Eso era lo suyo. Ése era Porfirio. Capaz de echarle la bronca incluso a mi madre si no justificaba un gasto. Y yo era su tormento favorito, su eterno clavo en el zapato. Nunca entendía que en la mayoría de lugares no te daban un recibo porque no sabían qué era eso o, simplemente, no tenían papel, y menos un sellito que lo validara.

Más de una vez un gasto sin justificar había ido a parar a mi cuenta.

–De todo, no, Porfirio –le advertí–. Vengo de África. Á-fri-ca. Hoteles, alquileres de coches y gastos mayores, sí, pero comidas, propinas, taxis...

Me atravesó con una mirada de forzada resignación.

Yo era un cabeza hueca.

Y él un santo.

–Pásate por mi despacho antes de irte, ¿vale?

–Lo intentaré.

Otra mirada fulminante. Intentar no era una palabra válida en su concepción laboral. Las cosas, o se hacían, o no se hacían.

–Vale –suspiré rendido.

Se alejó con toda su real dignidad y yo le saqué la lengua por la espalda. Hubo un par de risitas delatoras.

–Lo sé –me dijo Porfirio sin volver la cabeza, como si tuviera ojos en la nuca.

–¡El día que mande yo, lo primero que haré será despedirte! –le advertí.

–¡Ese día no llegará nunca! –siguió su camino–. ¡Tu madre es inmortal!

Me metí a toda prisa en el despacho de ella.

Estaba sentada, con el bastón apoyado en la mesa y al alcance de su mano, como siempre. En mitad de aquel lugar enorme su butaca parecía un trono y su despacho el mundo. Ordenadores, impresoras de papel y de imagen, viejos archivos, estanterías con libros, mesas luminosas para ver las diapositivas que todavía utilizaban muchos fotógrafos de la vieja escuela, para los que las cámaras digitales eran una afrenta, cuadros con sus premios y los de papá, retratos con personalidades...

–Hola, hijo –me saludó con una sonrisa amorosa.

Rodeé la mesa y le di un beso. No me fui por las ramas.

Allí mismo, tres años atrás, me había mostrado aquella foto.

–¿Qué hay de Alejandra?

–Nada.

–Mamá...

–He hecho llamadas –señaló sus teléfonos, los dos fijos y el móvil–, y de momento no hay nada.

–Todo el mundo te debe favores, o quiere debértelos y estar a buenas contigo.

–Pero no soy todopoderosa –manifestó–. Tengo un amigo en comisaría, en la mismísima central, pero aún es pronto. ¿Las palabras «secreto de sumario» te dicen algo? –no quiso ser sarcástica–. Es un caso de asesinato, Jon.

–Vale. ¿Y la última hora?

–No hay última hora.

–Siempre hay una última hora, mamá.

–Ella no es una desconocida, sino una figura pública, y el muerto también. Se mueven con mucho tacto.

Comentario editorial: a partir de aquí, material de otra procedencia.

File: src/rtl/reg_file_pkg.sv
// -----------------------------------------------------------------------------
// reg_file_pkg
//
// Shared constants and types for the 16x16 register file slice.
//
//   WIDTH   : data width of one register
//   ADDR_W  : register select width
//   DEPTH   : number of registers (2**ADDR_W)
//   state_e : clear sequencer state (IDLE / CLEAR)
// -----------------------------------------------------------------------------
package reg_file_pkg;

    localparam int WIDTH  = 16;
    localparam int ADDR_W = 4;
    localparam int DEPTH  = 1 << ADDR_W;

    // IDLE accepts writes; CLEAR walks the counter across R1..R(DEPTH-1).
    typedef enum logic {
        IDLE  = 1'b0,
        CLEAR = 1'b1
    } state_e;

endpackage : reg_file_pkg

File: src/rtl/reg_clear_seq.sv
// -----------------------------------------------------------------------------
// reg_clear_seq
//
// Hardware clear sequencer for the register file. On a sampled clr in IDLE it
// enters CLEAR with the counter at 1 and, for each of the following DEPTH-1
// cycles, presents one register index to be zeroed. Register 0 is hardwired
// to zero, so it is never visited. clr is ignored while a sequence runs.
//
// Ports
//   clk        in   clock, rising edge
//   rst_n      in   asynchronous active-low reset (aborts a running sequence)
//   clr_i      in   start request, level sampled each cycle
//   idle_o     out  sequencer is in IDLE (writes may be accepted)
//   clr_en_o   out  register clr_idx_o is zeroed at the end of this cycle
//   clr_idx_o  out  index of the register being cleared this cycle
//   busy_o     out  registered busy flag, high for the whole CLEAR phase
// -----------------------------------------------------------------------------
module reg_clear_seq #(
    parameter int ADDR_W = reg_file_pkg::ADDR_W
) (
    input  logic              clk,
    input  logic              rst_n,
    input  logic              clr_i,
    output logic              idle_o,
    output logic              clr_en_o,
    output logic [ADDR_W-1:0] clr_idx_o,
    output logic              busy_o
);

    import reg_file_pkg::*;

    // Last register to clear: all-ones index.
    localparam logic [ADDR_W-1:0] LAST_IDX  = '1;
    localparam logic [ADDR_W-1:0] FIRST_IDX = ADDR_W'(1);

    state_e            state_q;
    logic [ADDR_W-1:0] cnt_q;
    logic              busy_q;

    // NOTE: sequential state is updated with non-blocking assignments only, so
    // every flop samples the pre-edge values of its neighbours.
    always_ff @(posedge clk or negedge rst_n) begin
        if (!rst_n) begin
            state_q <= IDLE;
            cnt_q   <= '0;
            busy_q  <= 1'b0;
        end else begin
            case (state_q)
                IDLE: begin
                    if (clr_i) begin
                        state_q <= CLEAR;
                        cnt_q   <= FIRST_IDX;
                        busy_q  <= 1'b1;
                    end
                end
                CLEAR: begin
                    // The final index is still cleared this cycle (clr_en_o is
                    // high); leaving CLEAR takes effect on the following edge.
                    if (cnt_q == LAST_IDX) begin
                        state_q <= IDLE;
                        cnt_q   <= '0;
                        busy_q  <= 1'b0;
                    end else begin
                        cnt_q <= cnt_q + FIRST_IDX;
                    end
                end
                default: begin
                    state_q <= IDLE;
                    cnt_q   <= '0;
                    busy_q  <= 1'b0;
                end
            endcase
        end
    end

    assign idle_o    = (state_q == IDLE);
    assign clr_en_o  = (state_q == CLEAR);
    assign clr_idx_o = cnt_q;
    assign busy_o    = busy_q;

endmodule : reg_clear_seq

–Sabes que no voy a quedarme cruzado de brazos, ¿verdad?

–Jon...

–Soy periodista.

–Zonas Interiores no se ocupa de escándalos.

–Van a destrozarla por ser joven, famosa, guapa...

–Y por todos los líos en que se ha metido en estos últimos tiempos, dándoles carnaza de la buena, ¿no crees? –hizo un gesto de cansancio, como si quisiera borrar estas últimas palabras de nuestro disco duro–. Jon, Jon... cariño, ¿quieres que seamos los portavoces de su luz por encima de las sombras de estos años?

–Si hace falta escribiré un reportaje. «El ángel caído» y todo eso.

–No serías capaz.

–Apuéstate algo.

–Tú no eres el más indicado para hablar de ella. Si lo haces saldrás en su pasado y te convertirás en parte de su pesadilla presente.

–O sea, que no quieres que me meta en esto.

–Hace tres años...

–Exacto –la detuve–. Hace tres años. Ni yo soy el mismo ni lo es ella. Si entonces tuve la cabeza sobre los hombros, más la tendré ahora, ¿no te parece?